Friday, March 19, 2010

Fit

To begin with, I really love living in Eugene. Probably close to half my enjoyment of the past three years can be attributed to the climate, the culture, the politics, and the scenery. It's a wonderful place to live. Every time I leave town on a trip, it's not long at all before I wish I was back home. And yesterday afternoon, it hit me very suddenly what might explain that.

I'm adopted, in case you didn't know. My mother (not adopted mother; mother) told me that from the very beginning, when I was still too young to understand what it meant. There was never a painful sudden realization of anything, because she made sure that I was never unaware of it. Still, a few of the details didn't come out until I grew up enough that it occurred to me to ask the right questions. When I was in my early twenties, I finally asked for the first time, "Were my biological parents married?" She paused a long time before answering and said "They were both in graduate school, and they didn't think they could support a child and do that at the same time." And I said, "Come on, answer the question," and she finally admitted, "No, they weren't." For close to twenty years I've known that I'm illegitimate, and it doesn't bother me in the slightest. It means that on the few occasions someone's called me a bastard, I've been able to answer "Yep!"

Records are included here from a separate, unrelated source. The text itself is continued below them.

$ cat config.mk
export PLATFORM = sky130hd
export DESIGN_NAME = dcache
export DESIGN_NICKNAME = d
export VERILOG_FILES = /design/src/dcache_mem_pkg.sv /design/src/dcache_tlb_pkg.sv /design/src/dcache_if.sv /design/src/dcache.sv /design/src/output_align.sv /design/src/cache_bank.sv /design/src/access_split.sv /design/src/dtlb.sv
export VERILOG_INCLUDE_DIRS = /design/src
export SDC_FILE = /design/constraint.sdc
export NUM_CORES = 2
export LEC_CHECK = 0
export BUFFER_PORTS_ARGS = -buffer_cell sky130_fd_sc_hd__buf_2
export CORE_ASPECT_RATIO = 1.2
export CORE_UTILIZATION = 60
export DETAILED_ROUTE_END_ITERATION = 8
export GPL_TIMING_DRIVEN = 0
export PLACE_DENSITY = 0.76
export SYNTH_ARGS = -nofsm -noshare
export SYNTH_HDL_FRONTEND = slang
export SYNTH_HIERARCHICAL = 1
export SYNTH_SLANG_ARGS = --single-unit
$ cat constraint.sdc
create_clock -name clk -period 13.3 [get_ports clk]
set_input_delay 2.66 -clock clk [delete_from_list [all_inputs] [get_ports clk]]
set_output_delay 2.66 -clock clk [all_outputs]
set_load 0.03 [all_outputs]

But yesterday, I put two and two together with two, two, and two, and came to a big realization. I was conceived by two graduate students who weren't married, during the Summer of Love. And not either edge of the Summer of Love, either: the smack dab center of it. If we define summer as June, July and August, which is quite reasonable, then my entry into the world bisected it precisely.

Summer of Love.

Unmarried biological parents.

Who were not only in college, but grad school.

Very, very likely I am the offspring of two hippies.

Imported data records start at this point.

`src/mempool_pkg.sv`:
```
//********************************************************************
// MemPool system package
// Address map, bus widths, L2 bank geometry and boot ROM contents
//********************************************************************
package mempool_pkg;

  // Bus widths and counts
  localparam int unsigned AddrWidth       = 32;
  localparam int unsigned DataWidth       = 32;
  localparam int unsigned StrbWidth       = DataWidth / 8;
  localparam int unsigned ByteOffWidth    = $clog2(StrbWidth);
  localparam int unsigned NumMasters      = 2;
  localparam int unsigned NumCores        = 4;
  localparam int unsigned NumL2Banks      = 4;
  localparam int unsigned L2BankNumWords  = 256;
  localparam int unsigned L2BankAddrWidth = 8;
  localparam int unsigned L2BankSelWidth  = 2;

  typedef logic [AddrWidth-1:0]          addr_t;
  typedef logic [DataWidth-1:0]          data_t;
  typedef logic [StrbWidth-1:0]          strb_t;
  typedef logic [$clog2(NumMasters)-1:0] mst_sel_t;

  // Address map
  localparam addr_t       L2MemoryBaseAddr = 32'h8000_0000;
  localparam addr_t       L2Size           = 32'h0000_1000;
  localparam addr_t       BootromBaseAddr  = 32'hA000_0000;
  localparam addr_t       BootromSize      = 32'h0001_0000;
  localparam int unsigned BootromNumWords  = 8;
  localparam int unsigned BootromIdxWidth  = $clog2(BootromNumWords);
  localparam addr_t       CtrlBaseAddr     = 32'h4000_0000;
  localparam addr_t       CtrlSize         = 32'h0001_0000;
  localparam int unsigned CtrlOffWidth     = $clog2(CtrlSize);

  // Control register offsets
  localparam int unsigned EocOffset      = 'h00;
  localparam int unsigned WakeUpOffset   = 'h04;
  localparam int unsigned L2StartOffset  = 'h08;
  localparam int unsigned L2EndOffset    = 'h0C;
  localparam int unsigned NumCoresOffset = 'h10;

  // Answer for reads that hit no target
  localparam data_t DecodeErrData = 32'hBADC_AB1E;

  // Boot code, parks every core in a wfi loop
  localparam data_t BootromContent [BootromNumWords] = '{
    32'hf140_2573, 32'h0000_0597, 32'h0185_8593, 32'h3055_9073,
    32'h3040_5073, 32'h1050_0073, 32'hffdf_f06f, 32'h0000_0013
  };

  // L2 byte offset, flat or split into row, bank and byte
  typedef union packed {
    logic [L2BankAddrWidth+L2BankSelWidth+ByteOffWidth-1:0] flat;
    struct packed {
      logic [L2BankAddrWidth-1:0] row;
      logic [L2BankSelWidth-1:0]  bank;
      logic [ByteOffWidth-1:0]    byte_off;
    } split;
  } l2_addr_u;

  // First requester at or after the pointer wins
  function automatic mst_sel_t rr_pick(logic [NumMasters-1:0] req, mst_sel_t ptr);
    mst_sel_t idx;
    mst_sel_t win;
    win = ptr;
    for (int k = NumMasters - 1; k >= 0; k--) begin
      idx = mst_sel_t'((ptr + k) % NumMasters);
      if (req[idx]) win = idx;
    end
    return win;
  endfunction

endpackage

```
`src/bootrom.sv`:
```
//********************************************************************
// Boot ROM
// Fixed boot code with a registered read
//********************************************************************
`timescale 1ns/1ns
module bootrom (
  input  logic                                    clk_i,
  input  logic                                    req_i,
  input  logic [mempool_pkg::BootromIdxWidth-1:0] addr_i,
  output mempool_pkg::data_t                      rdata_o
);
  import mempool_pkg::*;

  // Index width wraps the address onto the table
  always_ff @(posedge clk_i) begin
    if (req_i) begin
      rdata_o <= BootromContent[addr_i];
    end
  end

endmodule

```
`config.mk`:
```
export PLATFORM = sky130hd
export DESIGN_NAME = bootrom
export DESIGN_NICKNAME = d
export VERILOG_FILES = /design/src/mempool_pkg.sv /design/src/bootrom.sv
export SDC_FILE = /design/constraint.sdc
export NUM_CORES = 1
export LEC_CHECK = 0
export BUFFER_PORTS_ARGS = -buffer_cell sky130_fd_sc_hd__buf_2
export CORE_MARGIN = 2
export CORE_UTILIZATION = 44
export DETAILED_ROUTE_END_ITERATION = 8
export GPL_ROUTABILITY_DRIVEN = 0
export GPL_TIMING_DRIVEN = 0
export PLACE_DENSITY_LB_ADDON = 0.05
export SLEW_MARGIN = 20
export SYNTH_ARGS = -nofsm -noshare
export SYNTH_HDL_FRONTEND = slang
export SYNTH_SLANG_ARGS = --single-unit
```
`constraint.sdc`:
```
create_clock -name clk_i -period 1.3 [get_ports clk_i]
set_clock_uncertainty 0.15 [all_clocks]
set_input_delay 0.065 -clock clk_i [delete_from_list [all_inputs] [get_ports clk_i]]
set_output_delay 0.065 -clock clk_i [all_outputs]
set_load 0.03 [all_outputs]
```
* Word level (Yosys, flattened, before mapping)
Memory sizes are Yosys's and may differ from the RTL's. A register that Yosys moved wholly into a read port is not among the register bits.
Cells that the tools add are included.
** Storage, ports and cells
- Register bits :: 0
- Memory bits (read-only) :: 256
- Input bits :: 5
- Output and inout port bits :: 32
- Logic and storage cells :: 2
- Memories :: 1
** Cells by class
- Bitwise logic cells :: 1
** Memory list
- (name not given) :: words 8, bits a word 32, rd ports 1, clocked after Yosys merged registers in 1, write ports 0, RTL line bootrom.sv:17 : rdata_o <= BootromContent[addr_i];
** Operators by type and width (count)
- inverter 3 -> 4 bit :: 1

* Longest topological paths before layout
- Depth in word-level cells :: 1
- Gate-level depth with buffers :: 4
- Mapped depth without buffers :: 4

* Worst setup path before layout
Ideal clock, no wire load.
- Kind :: in2reg
- Start point :: input addr_i[1] (netlist name)
- End point :: register rdata_o[28] (data pin)
- Setup time :: 0.261 ns
- Data arrival time :: 0.598 ns
- Required time :: 0.889 ns
- Slack :: 0.291 ns
- Stages :: 4
- Buffers on the path :: 0
- Cells stage by stage :: inv_1 -> ha_1 -> nor2b_1 -> a21oi_1
** On the way
- Longest elaborated chain between the ends :: 1
** RTL lines
- start, declared :: RTL line bootrom.sv:9 : input logic [mempool_pkg::BootromIdxWidth-1:0] addr_i,
- inverter 3 -> 4 bit (not written as such) :: RTL line bootrom.sv:17
- end, declared :: RTL line bootrom.sv:10 : output mempool_pkg::data_t rdata_o
No other way between the ends.

==> impl_results.rst <==
.. list-table::
   :header-rows: 1

   * - Metric
     - Value
   * - DRC errors left
     - 0
   * - Setup fix buffers added after clock tree synthesis
     - 0
   * - Clock network fraction of total power
     - 20.3%
   * - Hold crit path type
     - input pin to register
   * - Standard-cell row count
     - 14
   * - Clock transition at the registers of the reported paths
     - around 0.080 ns
   * - Layout Cell Area excl Fill
     - slightly below 1000 um2
   * - Startpoint Class
     - register
   * - Chip Width
     - 45.2 um
   * - Largest family of logic cells by synthesized area
     - buffers and inverters
   * - Yosys cell types
     - 15
   * - Xor and xnor fraction of the mapped netlist area
     - 0%
   * - Initial Util
     - between 40% and 50%
   * - Sink count of the clock tree
     - 14
   * - Max-slew violations
     - 0
   * - Required arrival time at the worst endpoint
     - roughly 1.1 ns
   * - Static Leakage
     - 0.496 nW
   * - Switching share of power
     - approximately a third
   * - Number of antenna violations at the first check in global routing
     - 0
   * - Fraction of power consumed by sequential logic
     - around 48%
   * - Buffer levels on the longest clock path
     - 2
   * - Status
     - finished, final reports clean
   * - Mux contribution to synthesized area
     - under 10%
   * - H-tree levels
     - 1
   * - Count of mapped cells out of synthesis
     - 61
   * - Largest registers
     - rdata_o x14
   * - Fraction of synthesized cell area taken by the top area cell type
     - between 50% and 60%
   * - First DRT Iteration DRCs
     - 6
   * - Crit path arrival time
     - roughly 1 ns
   * - GRT Overall Usage
     - about a tenth
   * - Drt first pass iters
     - 2
   * - Die Outline Area
     - around 2000 um2
   * - Core region area
     - around 1500 um2
   * - Total via count after detailed routing
     - between 400 and 500
   * - Flip-flop count of the largest register after layout
     - 14
   * - Overflow left after global routing
     - 0
   * - Clock buffers created by TritonCTS
     - 3
   * - Cell types occupying the most area after synthesis
     - edfxtp_1, buf_4, ha_1
   * - Max-cap viol count
     - 0
   * - Die Ht
     - ~45 um
   * - Crit path setup slack, layout
     - around 0.053 ns
   * - Ports
     - 37
   * - Startpoint of the worst setup timing path
     - rdata_o[27]$_SDFFCE_PN0P_
   * - Area fraction in compound gates after synthesis
     - 4.03%
   * - Setup repair after global routing missed its margin
     - false
   * - First-pass GRT wire length
     - approximately 1.5 mm
   * - Adder-cell share of the synthesized area
     - 8.39%
   * - Worst IR Drop VDD
     - 687 uV
   * - Classification of the worst setup path
     - register to output pin
   * - Final Net Count
     - 110
   * - Startpoint of the tightest hold check path
     - addr_i[2]
   * - Hold Vio Cnt, Final
     - 0
   * - Sequential cell area fraction in the yosys report
     - between 50 and 60%
   * - Wirelength per Cell
     - around 9.2 um
   * - Vias in the first global route
     - roughly 360
   * - Critical Path Sink Type
     - output pin
   * - Antenna fix cells
     - 0
   * - Timing-limited maximum frequency
     - roughly 800 MHz
   * - Flip-flop and latch count after synthesis
     - 14
   * - Sw Pwr
     - approximately 0.38 mW
   * - Avg Synthesized Cell Area
     - around 12 um2
   * - Total power
     - 1.17 mW
   * - Cell accounting for the most synthesized area
     - edfxtp_1
   * - Layout overhead on the synthesized area
     - 32.6%
   * - Avg Vias per Cell
     - ~4
   * - Port Buffers
     - 31
   * - Share of final-layout standard cells stronger than drive strength 1
     - 56.6%
   * - Final HPWL from detailed placement
     - about 850 um
   * - Final Util
     - ~64%
   * - Cell area after technology mapping
     - ~750 um2
   * - Min Clock Period, post-route
     - between 1 and 1.5 ns
   * - Setup-failing EPs final
     - 0
   * - CTS tree
     - built
   * - Largest reg by FF count
     - rdata_o
   * - Synthesized-area fraction occupied by and/or/nand/nor cells
     - 5.54%
   * - Critical path peak fanout
     - 6
   * - Post-route fraction of the period consumed by the critical path
     - 95.9%
   * - Number of warning messages in the yosys log
     - 0
   * - Clock Tree Root
     - clkbuf_4
   * - Detailed-route wire length
     - 1.06 mm
   * - Maximum number of pins on one net before global-route repair
     - 15
   * - Relative contribution of combinational cells to total power
     - a little under a third
   * - Post-DRT Antenna Nets
     - 0
   * - Hold WS
     - roughly 0.0022 ns
   * - Power Dens Cells
     - 1180 nW/um2
   * - DP Worst Slack
     - -0.00995 ns
   * - Internal cell power
     - between 0.7 and 0.8 mW
   * - Post-place instance area
     - between 900 and 1000 um2
[cell usage after synthesis (all sizes together)]
cell and number:
ha 5, edfxtp 14, o21ai 4, and2b 1, conb 2, nand2 4, buf 19, nor2 1
a21oi 2, nand2b 1, nor2b 1, mux2 1, inv 6
[critical path, cell delays in order (launching register included)]
cell and delay, ns:
edfxtp_1 0.46, buf_4 0.17, buf_6 0.13
[worst paths after layout]
| check | end | slack [ns] | depth (start not counted) |
|---|---|---|---|
| worst min-delay path | rdata_o[7]$_SDFFCE_PP0P_ | 0.002 | 2 |
| worst max-delay path | rdata_o[17] | 0.05 | 2 |
[cell families (layout without fill, tap and decap cells)]
| logic type | Yosys count | after routing |
|---|---|---|
| buffers and inverters | 25 | 60 |
| and+or+nand+nor | 8 | 8 |
| muxes | 1 | 1 |
| DFF | 14 | 14 |
| other | 2 | 5 |
| AOI/OAI and AO/OA | 6 | 6 |
| adders and majority gates | 5 | 5 |
[final cells by class]
| type | instances | area [um2] |
|---|---|---|
| timing repair buffer | 32 | 193 |
| buffer | 18 | 139 |
| fill | 130 | 553 |
| tap | 16 | 20.0 |
| clock buffer | 3 | 22.5 |
| clock inverter | 1 | 3.75 |
| multi-input combinational | 25 | 168 |
| sequential | 14 | 420 |
| inverter | 6 | 22.5 |
[cells in the final DEF, fill, tap and decap left out]
cell type	netlist	final
clkinv_1	0	1
nor2_1	1	1
conb_1	2	5
nand2b_1	1	1
a21oi_1	2	2
and2b_4	1	1
dlygate4sd3_1	0	1
buf_4	18	18
ha_1	5	5
inv_2	2	2
nor2b_1	1	1
mux2_4	1	1
buf_2	0	26
buf_6	1	5
o21ai_1	4	4
nand2_1	4	4
inv_1	4	4
clkbuf_4	0	3
edfxtp_1	14	14
[power groups by stage]
stage                     combinational [mW]  clock [mW]  sequential (mW)
final                                  0.374       0.238            0.558
after floorplan                        0.189           0            0.652
after CTS                              0.365       0.243            0.560
after global placement                 0.359           0            0.567
after detailed placement               0.362           0            0.570
after global routing                   0.397       0.257            0.564
[stage by stage]
| stage | setup TNS, ns | std cells |
|---|---|---|
| after global placement | 0 | 111 |
| after detailed placement | -0.0181 | 111 |
| final | 0 | 115 |
| after floorplan | 0 | 64 |
| after CTS | 0 | 116 |
| after global routing | 0 | 115 |
[layer usage]
metal | global-route usage [%] | share of wire, % | vias up
li1 | - | - | 249
met1 | 13.1 | 41 | 186
met2 | 16.6 | 46 | 25
met3 | 2.80 | 11 | 2
met4 | 7.06 | 1.6 | 0
met5 | 0 | 0 | -
[repair_timing]
action,in CTS,in global routing
resized for setup,0,14
hold endpoints to repair,1,0
setup endpoints to repair,0,5
hold buffers,1,0
No activity file was read; power rests on OpenSTA's default activity.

Now, the only hitch in my theory is that this all happened in Texas. Texas was not exactly a hippie-magnet. Dallas has its Bohemian neighborhoods, but they're a bit put on. It's hard to imagine a VW bus with a gun rack, and a banner reading "War ain't healthy for buckeroos and other living critters," but maybe. At any rate, if I've got that much concentrated hippie in my DNA, then is it any surprise that I've found such a snug spot in Eugene?

What's far more surprising is that I survived thirty years in Texas without getting myself lynched.